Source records

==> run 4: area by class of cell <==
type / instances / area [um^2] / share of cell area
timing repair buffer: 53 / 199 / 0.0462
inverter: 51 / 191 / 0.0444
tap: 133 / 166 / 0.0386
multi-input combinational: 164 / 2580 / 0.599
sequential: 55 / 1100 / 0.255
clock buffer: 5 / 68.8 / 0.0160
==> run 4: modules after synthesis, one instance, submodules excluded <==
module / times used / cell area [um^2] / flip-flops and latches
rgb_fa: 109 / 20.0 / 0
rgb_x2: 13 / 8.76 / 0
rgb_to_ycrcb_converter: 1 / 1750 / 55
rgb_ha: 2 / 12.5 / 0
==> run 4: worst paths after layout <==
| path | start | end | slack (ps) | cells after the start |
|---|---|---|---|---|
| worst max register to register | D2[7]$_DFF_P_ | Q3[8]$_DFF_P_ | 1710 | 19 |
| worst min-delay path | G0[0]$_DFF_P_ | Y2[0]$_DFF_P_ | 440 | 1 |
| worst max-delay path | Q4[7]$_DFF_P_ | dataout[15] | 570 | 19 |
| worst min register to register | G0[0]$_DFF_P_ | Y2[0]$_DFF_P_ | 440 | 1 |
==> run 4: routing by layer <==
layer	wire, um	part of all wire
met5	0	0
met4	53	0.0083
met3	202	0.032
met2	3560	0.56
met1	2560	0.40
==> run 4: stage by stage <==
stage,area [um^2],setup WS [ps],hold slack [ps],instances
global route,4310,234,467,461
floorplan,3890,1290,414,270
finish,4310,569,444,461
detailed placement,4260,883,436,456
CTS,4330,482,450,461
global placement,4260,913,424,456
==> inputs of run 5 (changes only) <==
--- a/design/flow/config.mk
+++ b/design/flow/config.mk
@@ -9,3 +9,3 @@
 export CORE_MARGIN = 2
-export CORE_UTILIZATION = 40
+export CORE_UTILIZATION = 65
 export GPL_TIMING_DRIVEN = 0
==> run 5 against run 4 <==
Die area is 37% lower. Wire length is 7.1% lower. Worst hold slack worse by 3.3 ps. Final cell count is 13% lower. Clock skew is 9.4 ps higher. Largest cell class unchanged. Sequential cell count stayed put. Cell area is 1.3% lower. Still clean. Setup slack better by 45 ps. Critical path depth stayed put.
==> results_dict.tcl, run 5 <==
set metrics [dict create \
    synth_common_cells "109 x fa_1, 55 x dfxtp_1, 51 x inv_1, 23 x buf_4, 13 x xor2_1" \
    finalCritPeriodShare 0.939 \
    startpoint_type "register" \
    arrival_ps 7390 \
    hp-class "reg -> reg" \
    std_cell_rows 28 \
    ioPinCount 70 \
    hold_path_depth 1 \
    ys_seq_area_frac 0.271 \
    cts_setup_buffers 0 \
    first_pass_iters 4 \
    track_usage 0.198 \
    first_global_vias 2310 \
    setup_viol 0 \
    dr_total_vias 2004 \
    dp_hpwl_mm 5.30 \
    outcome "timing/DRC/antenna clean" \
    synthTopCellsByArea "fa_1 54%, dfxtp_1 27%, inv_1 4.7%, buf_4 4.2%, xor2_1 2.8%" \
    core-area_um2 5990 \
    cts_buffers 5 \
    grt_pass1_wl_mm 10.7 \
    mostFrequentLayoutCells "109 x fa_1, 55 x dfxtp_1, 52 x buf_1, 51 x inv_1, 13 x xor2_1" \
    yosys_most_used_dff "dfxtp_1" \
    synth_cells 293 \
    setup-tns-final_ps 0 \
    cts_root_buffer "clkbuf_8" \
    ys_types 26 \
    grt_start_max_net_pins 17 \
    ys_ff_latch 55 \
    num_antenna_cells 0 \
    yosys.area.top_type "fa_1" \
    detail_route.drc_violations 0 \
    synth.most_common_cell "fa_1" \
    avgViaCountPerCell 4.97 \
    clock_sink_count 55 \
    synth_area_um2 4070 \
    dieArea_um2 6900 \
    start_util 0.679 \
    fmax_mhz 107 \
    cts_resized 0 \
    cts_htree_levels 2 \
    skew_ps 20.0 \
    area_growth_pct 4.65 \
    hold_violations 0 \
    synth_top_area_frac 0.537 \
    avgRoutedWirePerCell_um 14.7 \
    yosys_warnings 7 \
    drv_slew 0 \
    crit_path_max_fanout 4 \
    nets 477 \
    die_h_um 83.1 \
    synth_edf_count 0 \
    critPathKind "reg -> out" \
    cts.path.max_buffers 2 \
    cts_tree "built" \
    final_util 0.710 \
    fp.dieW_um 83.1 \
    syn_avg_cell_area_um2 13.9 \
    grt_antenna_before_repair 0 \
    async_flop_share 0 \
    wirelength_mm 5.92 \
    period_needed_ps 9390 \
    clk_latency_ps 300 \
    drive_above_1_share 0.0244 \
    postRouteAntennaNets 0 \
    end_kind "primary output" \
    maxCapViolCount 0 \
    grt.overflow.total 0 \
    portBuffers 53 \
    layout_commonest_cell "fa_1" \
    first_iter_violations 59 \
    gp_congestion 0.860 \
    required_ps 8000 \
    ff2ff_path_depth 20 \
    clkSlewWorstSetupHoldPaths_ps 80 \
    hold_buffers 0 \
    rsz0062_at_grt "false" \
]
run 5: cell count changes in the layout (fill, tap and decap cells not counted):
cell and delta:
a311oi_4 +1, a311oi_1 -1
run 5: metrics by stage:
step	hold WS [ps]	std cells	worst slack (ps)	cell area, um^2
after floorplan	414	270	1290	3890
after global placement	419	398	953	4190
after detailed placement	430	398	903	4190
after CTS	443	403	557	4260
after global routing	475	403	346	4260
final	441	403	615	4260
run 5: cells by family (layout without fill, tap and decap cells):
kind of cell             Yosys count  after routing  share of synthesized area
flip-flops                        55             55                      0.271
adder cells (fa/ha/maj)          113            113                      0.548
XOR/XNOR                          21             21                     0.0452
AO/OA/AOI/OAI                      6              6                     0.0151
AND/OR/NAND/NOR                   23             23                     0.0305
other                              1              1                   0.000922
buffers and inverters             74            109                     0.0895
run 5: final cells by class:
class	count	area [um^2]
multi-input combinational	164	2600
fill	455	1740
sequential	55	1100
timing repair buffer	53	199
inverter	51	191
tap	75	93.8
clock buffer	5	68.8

Task objective >> Check each line above for the string "detailed" and copy every line that has it.

Exercise response >>
detailed placement,4260,883,436,456
after detailed placement	430	398	903	4190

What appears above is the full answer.